Antipsychotic drugs ameliorate hallucinations and delusions in patients with neuropsychiatric disorders, particularly schizophrenia and bipolar disorders. The two main classes are known as typical and atypical antipsychotics. Many atypical antipsychotics show similar affinity for 5-HT2B and 5-HT2A receptors (eg, clozapine, amisulpride, asenapine) (Abbas et al, 2009; Shahid et al, 2009) or even higher affinity for 5-HT2B receptors (eg, aripiprazole, cariprazine) (Kiss et al, 2010; Shapiro et al, 2003). Notably, it was recently shown that the efficacy of clozapine, but not haloperidol, is diminished in Pet1−/− mice that lack 5-HT neurons, and thus depends on an intact presynaptic serotonergic system (Yadav et al, 2011). Given that many marketed atypical antipsychotic drugs present high affinity for 5-HT2B receptors (Shapiro et al, 2003) and that these receptors are expressed in 5-HT neurons (Diaz et al, 2012), our findings bear broader significance for the elucidation of the effects of these drugs in the treatment of psychotic disorders.

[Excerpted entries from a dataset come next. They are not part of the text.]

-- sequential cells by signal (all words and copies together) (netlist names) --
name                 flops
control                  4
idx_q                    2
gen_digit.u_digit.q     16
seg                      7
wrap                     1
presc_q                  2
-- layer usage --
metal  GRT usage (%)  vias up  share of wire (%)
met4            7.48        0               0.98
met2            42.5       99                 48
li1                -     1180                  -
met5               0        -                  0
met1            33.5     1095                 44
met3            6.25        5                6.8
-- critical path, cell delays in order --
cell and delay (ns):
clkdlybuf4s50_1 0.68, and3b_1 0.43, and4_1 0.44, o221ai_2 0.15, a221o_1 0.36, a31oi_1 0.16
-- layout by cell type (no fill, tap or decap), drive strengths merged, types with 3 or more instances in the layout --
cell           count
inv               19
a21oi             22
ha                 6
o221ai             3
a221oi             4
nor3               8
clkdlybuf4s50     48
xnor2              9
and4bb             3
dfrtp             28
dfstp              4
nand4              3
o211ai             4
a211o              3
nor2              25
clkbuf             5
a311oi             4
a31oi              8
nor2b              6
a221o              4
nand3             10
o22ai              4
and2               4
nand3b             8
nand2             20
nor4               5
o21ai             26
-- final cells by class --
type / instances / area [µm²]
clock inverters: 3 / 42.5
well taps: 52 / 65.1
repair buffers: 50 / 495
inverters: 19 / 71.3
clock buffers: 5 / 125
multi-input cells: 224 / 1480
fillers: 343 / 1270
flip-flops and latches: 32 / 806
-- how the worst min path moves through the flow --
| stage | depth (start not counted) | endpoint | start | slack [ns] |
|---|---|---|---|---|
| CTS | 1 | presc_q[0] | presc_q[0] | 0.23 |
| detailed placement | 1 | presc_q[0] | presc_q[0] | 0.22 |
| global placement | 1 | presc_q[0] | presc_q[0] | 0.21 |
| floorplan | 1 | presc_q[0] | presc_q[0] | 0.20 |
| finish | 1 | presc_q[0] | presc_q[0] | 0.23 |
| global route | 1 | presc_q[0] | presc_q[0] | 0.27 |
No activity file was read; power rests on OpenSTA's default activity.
$ cat config.mk
export PLATFORM = sky130hd
export DESIGN_NAME = mdu_stall_ctrl
export DESIGN_NICKNAME = d
export VERILOG_FILES = /design/src/rtl/mdu_stall_ctrl.sv
export SDC_FILE = /design/constraint.sdc
export NUM_CORES = 1
export LEC_CHECK = 0
export CAP_MARGIN = 20
export CORE_AREA = 4 4 44 46
export DETAILED_ROUTE_END_ITERATION = 10
export DIE_AREA = 0 0 48 50
export DONT_BUFFER_PORTS = 1
export PLACE_DENSITY = 0.63
export SYNTH_ARGS = -nofsm -noshare
export SYNTH_HDL_FRONTEND = slang
export SYNTH_SLANG_ARGS = --single-unit
$ cat constraint.sdc
create_clock -name clk -period 1.7 [get_ports clk]
set_input_delay 0.17 -clock clk [delete_from_list [all_inputs] [get_ports clk]]
set_output_delay 0.17 -clock clk [all_outputs]
set_load 0.005 [all_outputs]
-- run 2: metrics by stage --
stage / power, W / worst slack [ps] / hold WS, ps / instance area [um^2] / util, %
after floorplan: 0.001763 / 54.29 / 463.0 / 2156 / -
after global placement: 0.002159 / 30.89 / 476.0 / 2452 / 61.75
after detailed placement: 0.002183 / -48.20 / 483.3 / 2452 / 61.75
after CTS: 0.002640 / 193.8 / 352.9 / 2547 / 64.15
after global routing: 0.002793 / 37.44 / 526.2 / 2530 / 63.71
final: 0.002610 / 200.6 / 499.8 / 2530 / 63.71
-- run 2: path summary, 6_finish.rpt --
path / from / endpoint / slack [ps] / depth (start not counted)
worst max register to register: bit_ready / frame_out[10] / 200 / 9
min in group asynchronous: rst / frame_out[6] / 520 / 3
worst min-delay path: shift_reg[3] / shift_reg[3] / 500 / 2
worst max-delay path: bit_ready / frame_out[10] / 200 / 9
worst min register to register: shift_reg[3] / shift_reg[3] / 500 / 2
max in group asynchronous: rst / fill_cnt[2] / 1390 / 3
## config.mk

```make
export PLATFORM = sky130hd
export DESIGN_NAME = tx_buf_wr_arbiter
export DESIGN_NICKNAME = d
export VERILOG_FILES = /design/src/rtl/tx_buf_wr_arbiter.sv
export SDC_FILE = /design/constraint.sdc
export NUM_CORES = 1
export LEC_CHECK = 0
export BUFFER_PORTS_ARGS = -buffer_cell sky130_fd_sc_hd__buf_2
export CAP_MARGIN = 20
export CELL_PAD_IN_SITES_DETAIL_PLACEMENT = 1
export CELL_PAD_IN_SITES_GLOBAL_PLACEMENT = 2
export CORE_AREA = 2 2 158 160
export CTS_CLUSTER_SIZE = 40
export DETAILED_ROUTE_END_ITERATION = 10
export DIE_AREA = 0 0 160 162
export PLACE_DENSITY_LB_ADDON = 0.1
export SLEW_MARGIN = 30
export SYNTH_ARGS = -nofsm -noshare
export SYNTH_HDL_FRONTEND = slang
export SYNTH_SLANG_ARGS = --single-unit
```

## constraint.sdc

```tcl
create_clock -name clk -period 4.7 [get_ports clk]
set_input_delay 0.47 -clock clk [delete_from_list [all_inputs] [get_ports clk]]
set_output_delay 0.47 -clock clk [all_outputs]
set_load 0.05 [all_outputs]
```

It should be borne in mind that the behavioral phenotype of Htr2B−/− mice portrayed herein is not exclusive of a putative role of the 5-HT2B receptor in the neurobiology of a broader range of neuropsychiatric diseases that share common domains of dysfunction with psychotic disorders. Interestingly, it was recently reported that two polymorphisms of the HTR2B gene were associated with intelligence quotation, intellectual disability, and language onset delay in a cohort of children and young adults suffering from autistic spectrum disorders (Hervas et al, 2014). In agreement, the present data strongly support a novel role for 5-HT2B in the regulation of cognitive function and social behavior. Despite the fact that Htr2B−/− mice display deficits in social interaction and in learning and memory processes that closely resemble autistic-like behavior, they also present with deficits in sensorimotor gating and locomotor hypersensitivity to psychostimulants that are core endophenotypes of schizophrenia (Arguello and Gogos, 2006; Powell et al, 2009).

Overall, this study revealed that 5-HT2B receptor deficiency induces a wide spectrum of antipsychotic-sensitive schizophrenic-like phenotypes in mice. Further pharmacological validations with selective 5-HT2B receptor antagonists (given acutely or chronically) that extend present findings to other behavioral tests, mouse strains and species, or other brain regions and neurochemical systems are clearly warranted to further dissect the role of the 5-HT2B receptor in the neurobiology of psychotic spectrum disorders. This genetic mouse model holds additional value in further elucidating the schizophrenia-relevant neurodevelopmental, epigenetic, and physiological mechanisms that may be sensitive to 5-HT2B receptor polymorphisms.

Funding and Disclosure

The authors declare no conflict of interest.